Reducing Food Insecurity

26. January 2010 16:46
A major factor contributing to poverty and hunger is food insecurity, or the lack of sustainable physical or economic access to sufficient safe and nutritious food for healthy and productive living. The Food and Agricultural Organisation (FAO) of the United Nations has projected that, in 2009, over 1 billion people will go to bed hungry, and estimates that the world will need until 2050 to boost agricultural investment by US$83bn a year to feed a growing population. Speaking on the issue of food security at the Private Sector Forum in Milan, Nestlé Chairman Peter Brabeck-Letmathe stressed the need for and the willingness of the private sector to be actively involved in addressing this issue.

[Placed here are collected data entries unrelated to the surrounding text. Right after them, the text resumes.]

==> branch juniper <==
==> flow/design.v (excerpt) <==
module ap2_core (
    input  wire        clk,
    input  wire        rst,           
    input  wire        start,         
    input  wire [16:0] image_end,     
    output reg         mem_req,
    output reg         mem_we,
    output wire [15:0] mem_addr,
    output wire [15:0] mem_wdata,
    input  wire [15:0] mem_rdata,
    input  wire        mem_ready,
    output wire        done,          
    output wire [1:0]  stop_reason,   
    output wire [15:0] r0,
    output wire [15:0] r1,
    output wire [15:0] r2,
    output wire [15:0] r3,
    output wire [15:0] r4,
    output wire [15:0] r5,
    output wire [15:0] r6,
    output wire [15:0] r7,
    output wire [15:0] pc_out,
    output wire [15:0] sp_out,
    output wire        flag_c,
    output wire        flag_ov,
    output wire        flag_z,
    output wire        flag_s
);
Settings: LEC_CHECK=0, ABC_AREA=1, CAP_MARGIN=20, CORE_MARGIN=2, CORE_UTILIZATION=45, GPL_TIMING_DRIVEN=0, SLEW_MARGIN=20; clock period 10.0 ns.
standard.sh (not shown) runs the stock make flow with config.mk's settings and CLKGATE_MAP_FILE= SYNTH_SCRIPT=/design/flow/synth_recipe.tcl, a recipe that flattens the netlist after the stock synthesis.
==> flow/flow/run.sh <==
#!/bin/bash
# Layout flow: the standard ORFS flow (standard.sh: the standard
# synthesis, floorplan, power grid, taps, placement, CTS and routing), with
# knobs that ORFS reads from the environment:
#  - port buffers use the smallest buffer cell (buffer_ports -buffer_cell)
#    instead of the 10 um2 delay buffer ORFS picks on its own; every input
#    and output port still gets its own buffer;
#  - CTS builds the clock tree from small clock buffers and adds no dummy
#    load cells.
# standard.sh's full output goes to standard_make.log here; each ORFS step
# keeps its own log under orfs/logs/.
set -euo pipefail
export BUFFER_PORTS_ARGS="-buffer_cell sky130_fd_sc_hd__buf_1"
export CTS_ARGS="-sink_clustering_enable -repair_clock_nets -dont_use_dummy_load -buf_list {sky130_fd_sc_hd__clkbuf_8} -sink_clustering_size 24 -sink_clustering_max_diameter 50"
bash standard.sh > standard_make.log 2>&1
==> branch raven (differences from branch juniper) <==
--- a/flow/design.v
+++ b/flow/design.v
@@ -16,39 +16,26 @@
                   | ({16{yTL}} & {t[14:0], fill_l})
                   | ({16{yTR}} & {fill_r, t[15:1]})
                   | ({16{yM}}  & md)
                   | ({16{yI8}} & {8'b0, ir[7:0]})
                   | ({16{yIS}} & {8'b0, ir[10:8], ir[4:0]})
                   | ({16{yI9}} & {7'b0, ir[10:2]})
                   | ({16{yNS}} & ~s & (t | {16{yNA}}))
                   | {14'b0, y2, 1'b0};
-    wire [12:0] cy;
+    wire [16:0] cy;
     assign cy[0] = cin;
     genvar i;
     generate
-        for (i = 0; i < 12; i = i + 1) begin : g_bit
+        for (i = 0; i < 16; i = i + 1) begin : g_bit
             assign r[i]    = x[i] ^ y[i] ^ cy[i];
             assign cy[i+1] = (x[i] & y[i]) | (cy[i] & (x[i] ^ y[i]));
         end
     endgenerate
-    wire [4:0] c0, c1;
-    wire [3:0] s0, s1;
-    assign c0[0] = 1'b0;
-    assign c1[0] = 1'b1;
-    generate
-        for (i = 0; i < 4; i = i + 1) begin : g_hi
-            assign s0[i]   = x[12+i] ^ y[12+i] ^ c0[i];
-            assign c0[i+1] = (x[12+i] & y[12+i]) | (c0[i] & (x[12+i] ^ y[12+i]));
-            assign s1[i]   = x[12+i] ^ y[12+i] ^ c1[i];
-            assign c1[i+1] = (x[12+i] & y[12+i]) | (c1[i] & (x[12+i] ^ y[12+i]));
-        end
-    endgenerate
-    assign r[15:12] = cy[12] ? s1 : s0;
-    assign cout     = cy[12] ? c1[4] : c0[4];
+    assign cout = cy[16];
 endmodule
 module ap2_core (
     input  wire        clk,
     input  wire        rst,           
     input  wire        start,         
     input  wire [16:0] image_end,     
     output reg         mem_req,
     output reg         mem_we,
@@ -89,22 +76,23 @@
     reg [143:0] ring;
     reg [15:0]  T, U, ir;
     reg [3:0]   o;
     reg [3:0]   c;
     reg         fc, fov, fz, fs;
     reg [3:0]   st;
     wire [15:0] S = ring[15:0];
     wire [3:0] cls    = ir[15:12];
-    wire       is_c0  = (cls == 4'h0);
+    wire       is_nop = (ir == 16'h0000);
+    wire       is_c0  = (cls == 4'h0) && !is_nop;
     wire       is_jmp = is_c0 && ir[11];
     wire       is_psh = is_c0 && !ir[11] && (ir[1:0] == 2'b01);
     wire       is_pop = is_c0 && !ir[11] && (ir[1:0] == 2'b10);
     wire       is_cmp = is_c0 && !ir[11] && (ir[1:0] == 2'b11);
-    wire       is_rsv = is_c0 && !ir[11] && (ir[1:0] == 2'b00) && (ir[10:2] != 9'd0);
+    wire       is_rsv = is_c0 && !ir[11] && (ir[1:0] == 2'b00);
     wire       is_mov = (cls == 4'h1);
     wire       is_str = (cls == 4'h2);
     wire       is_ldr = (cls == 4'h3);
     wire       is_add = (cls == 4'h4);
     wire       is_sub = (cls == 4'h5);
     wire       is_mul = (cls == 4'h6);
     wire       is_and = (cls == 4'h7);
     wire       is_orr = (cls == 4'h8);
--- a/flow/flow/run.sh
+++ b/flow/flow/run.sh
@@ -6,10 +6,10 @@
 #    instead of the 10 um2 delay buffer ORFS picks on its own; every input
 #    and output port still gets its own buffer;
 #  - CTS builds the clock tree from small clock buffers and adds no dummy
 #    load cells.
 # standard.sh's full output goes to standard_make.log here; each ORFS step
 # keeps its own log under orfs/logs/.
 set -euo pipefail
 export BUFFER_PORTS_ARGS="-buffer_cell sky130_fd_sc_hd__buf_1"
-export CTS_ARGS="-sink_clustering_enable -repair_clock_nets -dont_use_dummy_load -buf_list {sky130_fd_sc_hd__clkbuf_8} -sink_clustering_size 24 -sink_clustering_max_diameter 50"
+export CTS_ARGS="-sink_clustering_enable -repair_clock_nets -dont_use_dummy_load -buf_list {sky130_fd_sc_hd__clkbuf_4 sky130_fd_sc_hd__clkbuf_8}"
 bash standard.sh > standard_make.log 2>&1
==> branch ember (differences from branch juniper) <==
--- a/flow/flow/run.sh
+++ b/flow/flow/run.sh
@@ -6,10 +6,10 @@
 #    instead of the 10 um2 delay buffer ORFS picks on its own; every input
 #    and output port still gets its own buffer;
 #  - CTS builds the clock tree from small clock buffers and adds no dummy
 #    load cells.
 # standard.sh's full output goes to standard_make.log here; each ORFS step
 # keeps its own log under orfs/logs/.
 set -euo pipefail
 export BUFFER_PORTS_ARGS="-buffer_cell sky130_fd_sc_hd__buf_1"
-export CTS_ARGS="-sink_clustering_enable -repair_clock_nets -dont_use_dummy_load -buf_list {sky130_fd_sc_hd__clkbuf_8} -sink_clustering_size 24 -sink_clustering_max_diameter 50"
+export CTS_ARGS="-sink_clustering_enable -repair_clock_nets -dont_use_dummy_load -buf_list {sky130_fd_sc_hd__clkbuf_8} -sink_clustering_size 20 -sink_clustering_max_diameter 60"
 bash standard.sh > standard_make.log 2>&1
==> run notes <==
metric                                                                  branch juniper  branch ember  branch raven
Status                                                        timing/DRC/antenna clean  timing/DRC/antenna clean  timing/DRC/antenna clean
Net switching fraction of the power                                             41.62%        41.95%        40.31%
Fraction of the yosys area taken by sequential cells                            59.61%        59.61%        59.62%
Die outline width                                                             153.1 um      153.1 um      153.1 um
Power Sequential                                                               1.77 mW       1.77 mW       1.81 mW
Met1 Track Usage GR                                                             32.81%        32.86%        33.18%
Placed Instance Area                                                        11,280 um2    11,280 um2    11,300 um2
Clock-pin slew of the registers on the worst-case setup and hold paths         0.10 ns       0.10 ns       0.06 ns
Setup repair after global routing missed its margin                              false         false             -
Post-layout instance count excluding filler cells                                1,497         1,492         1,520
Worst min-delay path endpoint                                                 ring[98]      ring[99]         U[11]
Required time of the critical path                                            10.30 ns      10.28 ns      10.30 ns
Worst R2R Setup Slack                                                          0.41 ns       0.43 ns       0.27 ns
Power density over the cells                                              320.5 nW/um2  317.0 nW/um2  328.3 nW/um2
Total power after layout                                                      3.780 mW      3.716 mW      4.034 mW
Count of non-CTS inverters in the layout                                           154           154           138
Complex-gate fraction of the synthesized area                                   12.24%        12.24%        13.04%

He emphasised that reducing food insecurity is not just about taking measures to produce more food, it is also about taking measures that actually change expectations and lead to sound long-term food security and called for bold solutions to tackle this issue. In his presentation, Mr. Brabeck-Letmathe explains that there are five major challenges to overcome long-term global food insecurity: necessary quantities (basic calories and proteins) in a sustainable manner, generating reliable incomes for farmers, affordability of the food for low-income consumers, quality of food (including nutritional value and safety), and access (food at the right time, in the right form, at the right place). It is unfortunate and ironic that most of the people that are under-nourished or malnourished are primarily farmers, and come from rural areas. Click here to view video. I welcome your views on how private sector companies can confront and combat the issue of global food insecurity.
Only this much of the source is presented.